__ASSIGNED TASK__
Below this line is the material. Write out only its lines from the one containing "max_freq_mhz: 262" through the one containing "cell / previous run / this run", both kept, exactly.

[DATASET]

==> config.mk <==
export PLATFORM = sky130hd
export DESIGN_NAME = pmu_top
export DESIGN_NICKNAME = d
export VERILOG_FILES = /design/src/rtl/pmu_pkg.sv /design/src/rtl/pmu_event_counter.sv /design/src/rtl/pmu_cycle_counter.sv /design/src/rtl/pmu_top.sv
export SDC_FILE = /design/constraint.sdc
export NUM_CORES = 1
export LEC_CHECK = 0
export ABC_CLOCK_PERIOD_IN_PS = 7600
export BUFFER_PORTS_ARGS = -buffer_cell sky130_fd_sc_hd__buf_2
export CORE_ASPECT_RATIO = 1.5
export CORE_MARGIN = 4
export CORE_UTILIZATION = 60
export DETAILED_ROUTE_END_ITERATION = 7
export PLACE_DENSITY_LB_ADDON = 0.08
export SLEW_MARGIN = 20
export SYNTH_ARGS = -nofsm -noshare
export SYNTH_HDL_FRONTEND = slang
export SYNTH_SLANG_ARGS = --single-unit
export TNS_END_PERCENT = 20
==> constraint.sdc <==
create_clock -name clk -period 7.6 [get_ports clk]
set_input_delay 1.52 -clock clk [delete_from_list [all_inputs] [get_ports clk]]
set_output_delay 1.52 -clock clk [all_outputs]
set_load 0.01 [all_outputs]
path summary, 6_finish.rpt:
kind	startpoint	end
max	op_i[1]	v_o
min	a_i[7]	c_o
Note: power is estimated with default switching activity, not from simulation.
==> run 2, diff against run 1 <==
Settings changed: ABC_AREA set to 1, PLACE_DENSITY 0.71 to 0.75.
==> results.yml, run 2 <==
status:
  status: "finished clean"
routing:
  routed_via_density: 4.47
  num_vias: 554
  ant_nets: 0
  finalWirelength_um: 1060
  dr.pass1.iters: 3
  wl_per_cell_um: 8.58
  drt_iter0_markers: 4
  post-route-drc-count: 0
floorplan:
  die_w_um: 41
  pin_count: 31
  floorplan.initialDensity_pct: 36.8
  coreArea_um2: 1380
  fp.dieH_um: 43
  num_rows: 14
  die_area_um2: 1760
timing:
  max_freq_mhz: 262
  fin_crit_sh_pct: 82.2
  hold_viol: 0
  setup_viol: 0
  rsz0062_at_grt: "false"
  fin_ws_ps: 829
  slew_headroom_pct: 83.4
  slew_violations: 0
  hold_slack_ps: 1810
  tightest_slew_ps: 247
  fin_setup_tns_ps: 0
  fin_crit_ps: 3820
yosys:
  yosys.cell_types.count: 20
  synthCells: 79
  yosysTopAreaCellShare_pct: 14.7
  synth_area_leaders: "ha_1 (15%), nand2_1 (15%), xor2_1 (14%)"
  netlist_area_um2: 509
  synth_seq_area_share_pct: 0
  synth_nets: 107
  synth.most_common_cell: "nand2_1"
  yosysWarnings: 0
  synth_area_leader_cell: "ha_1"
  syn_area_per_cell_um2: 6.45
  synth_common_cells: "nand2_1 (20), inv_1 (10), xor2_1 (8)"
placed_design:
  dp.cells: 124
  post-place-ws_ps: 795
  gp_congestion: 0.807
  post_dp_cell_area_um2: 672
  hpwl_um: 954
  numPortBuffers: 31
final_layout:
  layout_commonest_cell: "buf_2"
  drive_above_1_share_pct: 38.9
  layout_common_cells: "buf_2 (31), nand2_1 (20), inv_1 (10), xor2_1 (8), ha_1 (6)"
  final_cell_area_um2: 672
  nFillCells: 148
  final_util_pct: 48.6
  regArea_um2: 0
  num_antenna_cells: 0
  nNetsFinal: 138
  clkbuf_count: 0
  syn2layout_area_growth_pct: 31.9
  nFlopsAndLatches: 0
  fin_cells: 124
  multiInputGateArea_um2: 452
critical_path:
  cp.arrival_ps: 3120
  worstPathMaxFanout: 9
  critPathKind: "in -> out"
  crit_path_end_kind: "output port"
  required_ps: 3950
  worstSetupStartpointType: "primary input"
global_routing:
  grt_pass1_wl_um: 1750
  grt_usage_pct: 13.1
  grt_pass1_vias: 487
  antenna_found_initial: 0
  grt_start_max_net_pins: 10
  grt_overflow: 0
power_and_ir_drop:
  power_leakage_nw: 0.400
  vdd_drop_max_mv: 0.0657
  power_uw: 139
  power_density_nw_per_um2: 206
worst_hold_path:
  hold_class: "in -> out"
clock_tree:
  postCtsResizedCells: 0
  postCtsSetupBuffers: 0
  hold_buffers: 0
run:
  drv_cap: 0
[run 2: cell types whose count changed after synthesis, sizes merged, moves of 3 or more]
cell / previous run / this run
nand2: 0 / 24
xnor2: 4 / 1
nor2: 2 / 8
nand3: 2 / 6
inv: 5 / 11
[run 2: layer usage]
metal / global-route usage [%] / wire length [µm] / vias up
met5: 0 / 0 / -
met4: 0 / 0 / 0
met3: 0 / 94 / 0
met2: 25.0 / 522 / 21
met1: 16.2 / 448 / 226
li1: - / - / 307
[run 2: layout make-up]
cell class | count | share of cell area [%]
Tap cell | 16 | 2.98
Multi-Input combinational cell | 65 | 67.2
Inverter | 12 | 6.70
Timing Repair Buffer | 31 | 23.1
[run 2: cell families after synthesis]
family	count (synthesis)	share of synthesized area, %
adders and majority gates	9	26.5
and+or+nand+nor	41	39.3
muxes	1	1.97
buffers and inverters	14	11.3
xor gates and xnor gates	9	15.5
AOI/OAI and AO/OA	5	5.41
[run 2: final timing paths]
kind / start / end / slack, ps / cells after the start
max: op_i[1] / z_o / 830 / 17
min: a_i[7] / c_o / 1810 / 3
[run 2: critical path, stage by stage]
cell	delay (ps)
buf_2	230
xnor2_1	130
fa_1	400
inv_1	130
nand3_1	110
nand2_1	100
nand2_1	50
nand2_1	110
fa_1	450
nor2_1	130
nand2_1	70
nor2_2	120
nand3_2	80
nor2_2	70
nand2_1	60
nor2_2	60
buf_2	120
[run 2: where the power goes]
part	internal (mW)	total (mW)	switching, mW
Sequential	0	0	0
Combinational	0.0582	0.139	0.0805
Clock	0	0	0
[src/rtl/evt_irq_pkg.sv]
package evt_irq_pkg;

  localparam int unsigned BUS_EVT_N = 6;
  localparam int unsigned CTRL_EP_N = 2;

  typedef enum logic [2:0] {
    BEV_BUS_RESET = 3'd0,
    BEV_SUSPEND   = 3'd1,
    BEV_RESUME    = 3'd2,
    BEV_SOF       = 3'd3,
    BEV_EOT       = 3'd4,
    BEV_SHORT_EOT = 3'd5
  } bus_evt_e;

  typedef struct packed {
    logic glob_en;
    logic pulse_mode;
  } irq_cfg_t;

  function automatic int unsigned stat_width(input int unsigned data_ep_n);
    return BUS_EVT_N + CTRL_EP_N + data_ep_n;
  endfunction

endpackage

[src/rtl/evt_status_bank.sv]
module evt_status_bank #(
  parameter int unsigned WIDTH = 22
) (
  input  logic             clk,
  input  logic             rst_n,
  input  logic [WIDTH-1:0] set_i,
  input  logic [WIDTH-1:0] clr_i,
  output logic [WIDTH-1:0] status_o
);

  logic [WIDTH-1:0] st_q;
  logic [WIDTH-1:0] st_nxt;
  logic [WIDTH-1:0] st_ce;

  for (genvar i = 0; i < WIDTH; i++) begin : g_bit
    always_comb begin
      st_ce[i]  = set_i[i] | clr_i[i];
      st_nxt[i] = set_i[i] | (st_q[i] & ~clr_i[i]);
    end

    always_ff @(posedge clk or negedge rst_n) begin
      if (!rst_n) begin
        st_q[i] <= 1'b0;
      end else if (st_ce[i]) begin
        st_q[i] <= st_nxt[i];
      end
    end
  end

  assign status_o = st_q;

  // a set in the same cycle as a clear keeps the bit
  p_set_wins_r5: assert property (@(posedge clk) disable iff (!rst_n)
    (|set_i) |=> ((st_q & $past(set_i)) == $past(set_i)));

  // a clear without a set empties the bit
  p_clear_r3: assert property (@(posedge clk) disable iff (!rst_n)
    (|clr_i) |=> ((st_q & $past(clr_i & ~set_i)) == '0));

endmodule

[src/rtl/irq_mask_unit.sv]
module irq_mask_unit
  import evt_irq_pkg::*;
#(
  parameter int unsigned WIDTH = 22
) (
  input  logic             clk,
  input  logic             rst_n,
  input  logic             en_we_i,
  input  logic [WIDTH-1:0] en_wdata_i,
  input  logic             cfg_we_i,
  input  irq_cfg_t         cfg_wdata_i,
  input  logic [WIDTH-1:0] status_i,
  output logic             req_o,
  output irq_cfg_t         cfg_o
);

  logic [WIDTH-1:0] en_q;
  logic [WIDTH-1:0] en_nxt;
  irq_cfg_t         cfg_q;
  irq_cfg_t         cfg_nxt;

  always_comb begin
    en_nxt  = en_wdata_i;
    cfg_nxt = cfg_wdata_i;
  end

  always_ff @(posedge clk or negedge rst_n) begin
    if (!rst_n) begin
      en_q <= '0;
    end else if (en_we_i) begin
      en_q <= en_nxt;
    end
  end

  always_ff @(posedge clk or negedge rst_n) begin
    if (!rst_n) begin
      cfg_q <= '0;
    end else if (cfg_we_i) begin
      cfg_q <= cfg_nxt;
    end
  end

  assign req_o = cfg_q.glob_en & (|(status_i & en_q));
  assign cfg_o = cfg_q;

endmodule

[src/rtl/irq_out_shaper.sv]
module irq_out_shaper #(
  parameter int unsigned PULSE_CYC = 8
) (
  input  logic clk,
  input  logic rst_n,
  input  logic req_i,
  input  logic pulse_mode_i,
  output logic irq_o
);

  localparam int unsigned CNT_W = $clog2(PULSE_CYC + 1);

  logic             req_q;
  logic             lvl_q;
  logic [CNT_W-1:0] cnt_q;
  logic [CNT_W-1:0] cnt_nxt;
  logic             cnt_ce;
  logic             rise;
  logic             busy;

  always_comb begin
    rise    = req_i & ~req_q;
    busy    = (cnt_q != '0);
    cnt_nxt = cnt_q;
    cnt_ce  = 1'b0;
    if (busy) begin
      cnt_nxt = cnt_q - 1'b1;
      cnt_ce  = 1'b1;
    end else if (pulse_mode_i && rise) begin
      cnt_nxt = CNT_W'(PULSE_CYC);
      cnt_ce  = 1'b1;
    end
  end

  always_ff @(posedge clk or negedge rst_n) begin
    if (!rst_n) begin
      req_q <= 1'b0;
      lvl_q <= 1'b0;
    end else begin
      req_q <= req_i;
      lvl_q <= req_i & ~pulse_mode_i;
    end
  end

  always_ff @(posedge clk or negedge rst_n) begin
    if (!rst_n) begin
      cnt_q <= '0;
    end else if (cnt_ce) begin
      cnt_q <= cnt_nxt;
    end
  end

  assign irq_o = pulse_mode_i ? busy : lvl_q;

  // an idle rise in pulse mode asserts the line on the next cycle
  p_pulse_start_r9: assert property (@(posedge clk) disable iff (!rst_n)
    (pulse_mode_i && rise && !busy) |=> (irq_o || !pulse_mode_i));

  // a running pulse only counts down
  p_no_retrigger_r10: assert property (@(posedge clk) disable iff (!rst_n)
    busy |=> (cnt_q < $past(cnt_q)));

endmodule
$ cat config.mk
export PLATFORM = sky130hd
export DESIGN_NAME = az_sar_ctrl
export DESIGN_NICKNAME = d
export VERILOG_FILES = /design/src/rtl/sar_az_pkg.sv /design/src/rtl/sar_bit_engine.sv /design/src/rtl/az_offset_sub.sv /design/src/rtl/stall_watchdog.sv /design/src/rtl/az_sar_ctrl.sv
export SDC_FILE = /design/constraint.sdc
export NUM_CORES = 1
export LEC_CHECK = 0
export ABC_AREA = 1
export CORE_MARGIN = 10
export CORE_UTILIZATION = 64
export DETAILED_ROUTE_END_ITERATION = 7
export DONT_BUFFER_PORTS = 1
export PLACE_DENSITY = 0.89
export SETUP_SLACK_MARGIN = 0.02
export SYNTH_ARGS = -nofsm -noshare
export SYNTH_HDL_FRONTEND = slang
export SYNTH_HIERARCHICAL = 1
export SYNTH_SLANG_ARGS = --single-unit
$ cat constraint.sdc
create_clock -name clk -period 3.3 [get_ports clk]
set_clock_uncertainty 0.2 [all_clocks]
set_input_delay 0.165 -clock clk [delete_from_list [all_inputs] [get_ports clk]]
set_output_delay 0.165 -clock clk [all_outputs]
set_load 0.005 [all_outputs]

[/DATASET]

__ANSWER AREA__
  max_freq_mhz: 262
  fin_crit_sh_pct: 82.2
  hold_viol: 0
  setup_viol: 0
  rsz0062_at_grt: "false"
  fin_ws_ps: 829
  slew_headroom_pct: 83.4
  slew_violations: 0
  hold_slack_ps: 1810
  tightest_slew_ps: 247
  fin_setup_tns_ps: 0
  fin_crit_ps: 3820
yosys:
  yosys.cell_types.count: 20
  synthCells: 79
  yosysTopAreaCellShare_pct: 14.7
  synth_area_leaders: "ha_1 (15%), nand2_1 (15%), xor2_1 (14%)"
  netlist_area_um2: 509
  synth_seq_area_share_pct: 0
  synth_nets: 107
  synth.most_common_cell: "nand2_1"
  yosysWarnings: 0
  synth_area_leader_cell: "ha_1"
  syn_area_per_cell_um2: 6.45
  synth_common_cells: "nand2_1 (20), inv_1 (10), xor2_1 (8)"
placed_design:
  dp.cells: 124
  post-place-ws_ps: 795
  gp_congestion: 0.807
  post_dp_cell_area_um2: 672
  hpwl_um: 954
  numPortBuffers: 31
final_layout:
  layout_commonest_cell: "buf_2"
  drive_above_1_share_pct: 38.9
  layout_common_cells: "buf_2 (31), nand2_1 (20), inv_1 (10), xor2_1 (8), ha_1 (6)"
  final_cell_area_um2: 672
  nFillCells: 148
  final_util_pct: 48.6
  regArea_um2: 0
  num_antenna_cells: 0
  nNetsFinal: 138
  clkbuf_count: 0
  syn2layout_area_growth_pct: 31.9
  nFlopsAndLatches: 0
  fin_cells: 124
  multiInputGateArea_um2: 452
critical_path:
  cp.arrival_ps: 3120
  worstPathMaxFanout: 9
  critPathKind: "in -> out"
  crit_path_end_kind: "output port"
  required_ps: 3950
  worstSetupStartpointType: "primary input"
global_routing:
  grt_pass1_wl_um: 1750
  grt_usage_pct: 13.1
  grt_pass1_vias: 487
  antenna_found_initial: 0
  grt_start_max_net_pins: 10
  grt_overflow: 0
power_and_ir_drop:
  power_leakage_nw: 0.400
  vdd_drop_max_mv: 0.0657
  power_uw: 139
  power_density_nw_per_um2: 206
worst_hold_path:
  hold_class: "in -> out"
clock_tree:
  postCtsResizedCells: 0
  postCtsSetupBuffers: 0
  hold_buffers: 0
run:
  drv_cap: 0
[run 2: cell types whose count changed after synthesis, sizes merged, moves of 3 or more]
cell / previous run / this run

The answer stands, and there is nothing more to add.